2008 non-fiction book

The Power of Unreasonable People: How Social Entrepreneurs Create Markets that Change the World is a 2008 non-fiction book written by John Elkington and Pamela Hartigan and published by Harvard Business School . The title of the book is based on a quote from Irish playwright George Bernard Shaw: "The reasonable man adapts himself to the world; the unreasonable man persists in trying to adapt the world to himself. Therefore, all progress depends on the unreasonable man." The book focuses on two groups of "Unreasonable People": social entrepreneurs and environmental entrepreneurs.

== Sections ==
The book is divided into three sections:

=== Building Innovative Enterprises ===
The first section of the book discusses in depth the process of creating successful business models and tapping financial resources. Examples discussed include Barefoot College, Aravind Eye Hospital, and Whole Foods Market. The authors also briefly cover different methods of obtaining finances.
 One of the fascinating examples of how social entrepreneur Bunker Roy is completely changing remote and destitute villages all over India and beyond is through his business named “Barefoot College”. The authors' John Elkington and Pamela Hartigan go into more detail of Roy's vision of providing first electric through solar panels and then other essentials to a thriving community such as clean running water, health care, education and jobs. This book goes into more detail of this one and many more enterprises centered on helping people while creating capital.
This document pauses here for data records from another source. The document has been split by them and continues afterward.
Source: an optimization exercise on an open RTL-to-GDS flow (aim: small area and a short achievable clock period). Production flows keep margins and buffers that such runs may drop. Only simulation tests tie the RTL to the original design; equivalence was not proved. No activity file was given, so power comes from the tool's default toggle rates.

==> 08-13 <==
// avst_to_avmm_fifo
module avst_to_avmm_fifo #(
    parameter int DATA_W = 32,
    parameter int DEPTH  = 64,
    parameter int LVL_W  = $clog2(DEPTH) + 1
) (
    input  logic              clock,
    input  logic              reset_n,
    input  logic [DATA_W-1:0] sink_data,
    input  logic              sink_valid,
    output logic              sink_ready,
    input  logic [1:0]        mm_address,
    input  logic              mm_read,
    input  logic              mm_write,
    input  logic [31:0]       mm_writedata,
    output logic [DATA_W-1:0] mm_readdata,
    output logic              mm_waitrequest,
    output logic              irq
);
export LEC_CHECK = 0
export CAP_MARGIN = 20
export CORE_MARGIN = 2
export CORE_UTILIZATION = 55
export CTS_CLUSTER_DIAMETER = 80
export CTS_CLUSTER_SIZE = 30
export PLACE_DENSITY = 0.65
export SETUP_SLACK_MARGIN = 2.7
export SLEW_MARGIN = 20
export SYNTH_HIERARCHICAL = 1
export SYNTH_MINIMUM_KEEP_SIZE = 0
create_clock -name core_clock -period 5.5 [get_ports {clock}]
standard.sh (not shown) runs the stock make flow with config.mk's settings and CLKGATE_MAP_FILE= SYNTH_SCRIPT=/design/flow/synth_recipe.tcl, a recipe that flattens the netlist after the stock synthesis.
==> flow/flow/run.sh <==
#!/bin/bash
# The standard layout, with every port placed in one row on the bottom edge
# (flow/io.tcl), the Avalon-MM ports next to each other in the middle, and the
# port buffers made from plain buffers instead of delay cells.
set -euo pipefail
bash standard.sh IO_CONSTRAINTS="$PWD/flow/io.tcl" \
  BUFFER_PORTS_ARGS="-buffer_cell sky130_fd_sc_hd__buf_4" > standard.log 2>&1
==> flow/flow/io.tcl <==
# Place every port on the bottom edge, in one row, the Avalon-MM and control
# ports in the middle next to each other.
set block [ord::get_db_block]
set die [$block getDieArea]
set dbu [$block getDbUnitsPerMicron]
set x0 [expr {double([$die xMin]) / $dbu}]
set x1 [expr {double([$die xMax]) / $dbu}]
set order {}
for {set i 31} {$i >= 7} {incr i -1} { lappend order "mm_writedata\[$i\]" }
for {set i 0} {$i < 32} {incr i} { lappend order "sink_data\[$i\]" }
lappend order clock reset_n sink_valid sink_ready mm_read {mm_address[0]} {mm_address[1]} mm_write
for {set i 0} {$i < 7} {incr i} { lappend order "mm_writedata\[$i\]" }
lappend order mm_waitrequest irq
for {set i 0} {$i < 32} {incr i} { lappend order "mm_readdata\[$i\]" }
set pitch 1.38
set n [llength $order]
set start [expr {($x0 + $x1) / 2.0 - $pitch * ($n - 1) / 2.0}]
set start [expr {0.23 + 0.46 * round(($start - 0.23) / 0.46)}]
set i 0
foreach p $order {
  place_pin -pin_name $p -layer met2 -location [list [expr {$start + $i * $pitch}] 0] -force_to_die_boundary
  incr i
}
==> 11-16: changes against 08-13 <==
==> flow/design.v (replaced) <==
package avst_fifo_pkg;
    typedef enum logic [1:0] {
        REG_DATA   = 2'd0,
        REG_LEVEL  = 2'd1,
        REG_THRESH = 2'd2,
        REG_CTRL   = 2'd3
    } reg_addr_e;
    localparam int STAT_EMPTY    = 0;
    localparam int STAT_FULL     = 1;
    localparam int STAT_IRQ_PEND = 2;
    localparam int STAT_IRQ_EN   = 3;
    localparam int STATUS_W      = 4;
    localparam int CTRL_FLUSH  = 0;
    localparam int CTRL_IRQ_EN = 1;
endpackage
module sc_fifo_core #(
    parameter int DATA_W = 32,
    parameter int DEPTH  = 64,
    parameter int LVL_W  = $clog2(DEPTH) + 1
) (
    input  logic              clock,
    input  logic              reset_n,
    input  logic              push_i,
    input  logic              pop_i,
    input  logic              flush_i,
    input  logic [DATA_W-1:0] wdata_i,
    output logic [DATA_W-1:0] head_o,
    output logic [LVL_W-1:0]  level_o,
    output logic              empty_o,
    output logic              full_o
);
    localparam int LO = 9;
    localparam int HI = 7;
    localparam int MW = LO * HI;             
    logic [DATA_W-1:0] mem [MW];
    logic [DATA_W-1:0] head_n_q;             
    logic [LO-1:0]     wr_lo_q, rd_lo_q;
    logic [HI-1:0]     wr_hi_q, rd_hi_q;
    logic [HI-1:0]     wr_row_q;             
    logic [HI-1:0]     wr_hi_d;
    logic [LVL_W-1:0]  level_q, level_d;
    logic              empty_q;              
    logic              one_q;                
    logic              more_q;               
    logic              mem_wr;
    logic              mem_rd;
    logic              head_ld;
    logic [DATA_W-1:0] mem_head;
    assign mem_wr  = push_i && !empty_q && !(one_q && pop_i);
    assign mem_rd  = pop_i && more_q;
    assign head_ld = pop_i || empty_q;
    logic [LVL_W-1:0] level_up, level_dn;
    assign level_up = level_q + LVL_W'(1);
    assign level_dn = level_q - LVL_W'(1);
    always_comb begin
        level_d = level_q;
        if (flush_i) begin
            level_d = '0;
        end else begin
            case ({push_i, pop_i})
                2'b10:   level_d = level_up;
                2'b01:   level_d = level_dn;
                default: level_d = level_q;
            endcase
        end
    end
    logic empty_d, one_d, more_d;
    logic two_now;
    logic full_d;
    assign full_d = !flush_i && !pop_i &&
                    (level_q[LVL_W-1] || (push_i && level_q == LVL_W'(DEPTH - 1)));
    assign two_now = (level_q == LVL_W'(2));
    always_comb begin
        empty_d = 1'b1;
        one_d   = 1'b0;
        more_d  = 1'b0;
        if (!flush_i) begin
            case ({push_i, pop_i})
                2'b10: begin
                    empty_d = 1'b0;
                    one_d   = empty_q;
                    more_d  = !empty_q;
                end
                2'b01: begin
                    empty_d = one_q;
                    one_d   = two_now;
                    more_d  = more_q && !two_now;
                end
                default: begin
                    empty_d = empty_q;
                    one_d   = one_q;
                    more_d  = more_q;
                end
            endcase
        end
    end
    always_ff @(posedge clock or negedge reset_n) begin
        if (!reset_n) begin
            level_q <= '0;
            empty_q <= 1'b1;
            one_q   <= 1'b0;
            more_q  <= 1'b0;
            wr_lo_q <= LO'(1);
            wr_hi_q <= HI'(1);
            wr_row_q <= HI'(1);
            rd_lo_q <= LO'(1);
            rd_hi_q <= HI'(1);
        end else begin
            wr_hi_q  <= wr_hi_d;
            wr_row_q <= full_d ? '0 : wr_hi_d;
            level_q <= level_d;
            empty_q <= empty_d;
            one_q   <= one_d;
            more_q  <= more_d;
            if (flush_i) begin
                wr_lo_q <= LO'(1);
                rd_lo_q <= LO'(1);
                rd_hi_q <= HI'(1);
            end else begin
                if (mem_wr) begin
                    wr_lo_q <= {wr_lo_q[LO-2:0], wr_lo_q[LO-1]};
                end
                if (mem_rd) begin
                    rd_lo_q <= {rd_lo_q[LO-2:0], rd_lo_q[LO-1]};
                    if (rd_lo_q[LO-1]) rd_hi_q <= {rd_hi_q[HI-2:0], rd_hi_q[HI-1]};
                end
            end
        end
    end
    always_comb begin
        wr_hi_d = wr_hi_q;
        if (flush_i) begin
            wr_hi_d = HI'(1);
        end else if (mem_wr && wr_lo_q[LO-1]) begin
            wr_hi_d = {wr_hi_q[HI-2:0], wr_hi_q[HI-1]};
        end
    end
    always_comb begin
        mem_head = '0;
        for (int h = 0; h < HI; h++) begin
            for (int l = 0; l < LO; l++) begin
                mem_head = mem_head | ({DATA_W{rd_hi_q[h] & rd_lo_q[l]}} & mem[h*LO+l]);
            end
        end
    end
    genvar gh, gl;
    generate
        for (gh = 0; gh < HI; gh++) begin : g_hi
            for (gl = 0; gl < LO; gl++) begin : g_lo
                always_ff @(posedge clock) begin
                    if (wr_row_q[gh] && wr_lo_q[gl]) begin
                        mem[gh*LO+gl] <= wdata_i;
                    end
                end
            end
        end
    endgenerate
    always_ff @(posedge clock) begin
        if (head_ld) begin
            head_n_q <= ~(more_q ? mem_head : wdata_i);
        end
    end
    assign head_o  = ~head_n_q;
    assign level_o = level_q;
    assign empty_o = empty_q;
    assign full_o  = level_q[LVL_W-1];
endmodule
module avst_to_avmm_fifo #(
    parameter int DATA_W = 32,
    parameter int DEPTH  = 64,
    parameter int LVL_W  = $clog2(DEPTH) + 1
) (
    input  logic              clock,
    input  logic              reset_n,
    input  logic [DATA_W-1:0] sink_data,
    input  logic              sink_valid,
    output logic              sink_ready,
    input  logic [1:0]        mm_address,
    input  logic              mm_read,
    input  logic              mm_write,
    input  logic [31:0]       mm_writedata,
    output logic [DATA_W-1:0] mm_readdata,
    output logic              mm_waitrequest,
    output logic              irq
);
    logic [DATA_W-1:0] head_data;
    logic [LVL_W-1:0]  level;
    logic              empty;
    logic              full;
    logic [LVL_W-1:0]  thresh_q, thresh_d;
    logic              irq_en_q, irq_en_d;
    logic              irq_pend_q, irq_pend_d;
    logic              blocked_q;
    logic              rd_data;
    logic              wr_thresh;
    logic              wr_ctrl;
    logic              flush;
    logic              push;
    logic              pop;
    logic              full_d;
    always_comb begin
        rd_data        = mm_read && (mm_address == avst_fifo_pkg::REG_DATA);
        wr_thresh      = mm_write && (mm_address == avst_fifo_pkg::REG_THRESH);
        wr_ctrl        = mm_write && (mm_address == avst_fifo_pkg::REG_CTRL);
        flush          = wr_ctrl && mm_writedata[avst_fifo_pkg::CTRL_FLUSH];
        sink_ready     = !blocked_q && !flush;
        push           = sink_valid && sink_ready;
        pop            = rd_data && !empty;
        mm_waitrequest = rd_data && empty;
    end
    sc_fifo_core #(
        .DATA_W (DATA_W),
        .DEPTH  (DEPTH),
        .LVL_W  (LVL_W)
    ) u_core (
        .clock   (clock),
        .reset_n (reset_n),
        .push_i  (push),
        .pop_i   (pop),
        .flush_i (flush),
        .wdata_i (sink_data),
        .head_o  (head_data),
        .level_o (level),
        .empty_o (empty),
        .full_o  (full)
    );
    always_comb begin
        thresh_d   = wr_thresh ? mm_writedata[LVL_W-1:0] : thresh_q;
        irq_en_d   = wr_ctrl ? mm_writedata[avst_fifo_pkg::CTRL_IRQ_EN] : irq_en_q;
        irq_pend_d = irq_pend_q;
        if (wr_thresh || flush) begin
            irq_pend_d = 1'b0;
        end else if ((thresh_q != '0) && (level >= thresh_q)) begin
            irq_pend_d = 1'b1;
        end
        full_d = !flush && ((full && !pop) ||
                            (level == LVL_W'(DEPTH - 1) && sink_valid && !blocked_q && !pop));
    end
    always_ff @(posedge clock or negedge reset_n) begin
        if (!reset_n) begin
            thresh_q   <= '0;
            irq_en_q   <= 1'b0;
            irq_pend_q <= 1'b0;
            blocked_q  <= 1'b1;
        end else begin
            thresh_q   <= thresh_d;
            irq_en_q   <= irq_en_d;
            irq_pend_q <= irq_pend_d;
            blocked_q  <= full_d;
        end
    end
    assign irq = irq_en_q && irq_pend_q;
    always_comb begin
        mm_readdata = '0;
        case (mm_address)
            avst_fifo_pkg::REG_DATA:   mm_readdata = head_data;
            avst_fifo_pkg::REG_LEVEL:  mm_readdata[LVL_W-1:0] = level;
            avst_fifo_pkg::REG_THRESH: mm_readdata[LVL_W-1:0] = thresh_q;
            default: begin
                mm_readdata[avst_fifo_pkg::STAT_EMPTY]    = empty;
                mm_readdata[avst_fifo_pkg::STAT_FULL]     = full;
                mm_readdata[avst_fifo_pkg::STAT_IRQ_PEND] = irq_pend_q;
                mm_readdata[avst_fifo_pkg::STAT_IRQ_EN]   = irq_en_q;
            end
        endcase
    end
endmodule
--- a/flow/config.mk
+++ b/flow/config.mk
@@ -8,10 +8,8 @@
 export CAP_MARGIN = 20
 export CORE_MARGIN = 2
 export CORE_UTILIZATION = 55
 export CTS_CLUSTER_DIAMETER = 80
 export CTS_CLUSTER_SIZE = 30
 export PLACE_DENSITY = 0.65
-export SETUP_SLACK_MARGIN = 2.7
+export SETUP_SLACK_MARGIN = 2.6
 export SLEW_MARGIN = 20
-export SYNTH_HIERARCHICAL = 1
-export SYNTH_MINIMUM_KEEP_SIZE = 0
==> notes.md <==
Filler cells: 11-16 10300; 08-13 9544
Combinational share of power: 11-16 29.2%; 08-13 10.3%
Power Density: 11-16 456 mW/mm2; 08-13 370 mW/mm2
NetSw: 11-16 14.0 mW; 08-13 7.72 mW
Post-synthesis cell type count: 11-16 71; 08-13 59
Row cnt: 11-16 138; 08-13 135
Fraction of synthesized cell area in xor and xnor cells: 11-16 0.0673%; 08-13 0.139%
Overall global routing resource usage: 11-16 42.0%; 08-13 28.0%
Outcome: 11-16 timing/DRC/antenna clean; 08-13 timing/DRC/antenna clean
DR WL/cell: 11-16 47.7 um; 08-13 35.0 um
Portion of total power attributed to the clock network: 11-16 21.6%; 08-13 27.6%
Relative max-transition margin: 11-16 13.7%; 08-13 27.8%
Full die area: 11-16 0.145 mm2; 08-13 0.139 mm2

separate check: timing with driven ports:
The results above use ideal ports. As a check the final layouts listed here were re-extracted and re-timed, cells and wires unchanged. Step 1 sets driving cells, clkbuf_16 on the clock port and buf_2 on the other inputs (assumed; they add their load-dependent delay and slew). Step 2, shift: input delay + t, output delay - t, t = (earliest + latest rising clock arrival at the registers) / 2. This alone moves slack from input paths to output paths. Slacks: ideal / step 1 / step 2; pairs: ideal / step 1.
run | t (ns) | setup slack, ns | worst slew at a driven data input, ns | pins driven straight from the clock port
08-13 | 0.804 | 2.541 / 2.403 / 1.973 | 0.33 | 1
11-16 | 0.812 | 2.492 / 2.354 / 1.831 | 0.30 | 1
After both steps every run listed still meets setup and hold. For 11-16, which loses most, drivers alone change the setup slack by -0.138 ns; drivers and shift together by -0.661 ns.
=== Creating the Markets of the Future ===
The second section of the book discusses some of the steps necessary to create successful markets. It discusses the identification of market opportunities and raising expectations. Poverty is also discussed, specifically why many of the new social businesses and NGOs are focusing on the bottom of the pyramid markets.
Pierre Omidyar, founder of the huge internet marketplace eBay was quoted in saying, “…if you want to have global impact you can’t ignore business…but (aim to create) business models that provoke social change…”. This leads to the exploration of social entrepreneurs who are not averse to making a profit, but think outside the box when it comes to improving communities. Rather than simply distributing aid, social entrepreneurs focus on partnering with members of poorer communities to help them create solutions to their problems using sustainable means - means that are reliant on the abilities of members of those communities rather than the generosity of others.

=== Creating Sustainable and Scalable Change ===
The third section of the book focuses on leadership and sustainable and scalable change. The chapter topics include democratizing technology, changing the system, and scaling solutions.

== Reception ==
In a Stanford Social Innovation Review article, Rick Aubry writes, "Pamela Hartigan and John Elkington have written an essential book for anyone interested in understanding the phenomenon of social entrepreneurship. Their comprehensive and thoughtful book offers a great single source for understanding the amazing variety of social entrepreneurs throughout the world."

The Stanford Social Innovation and Review wrote that The Power of Unreasonable People, “should be on the shortlist of required reading on social entrepreneurship.”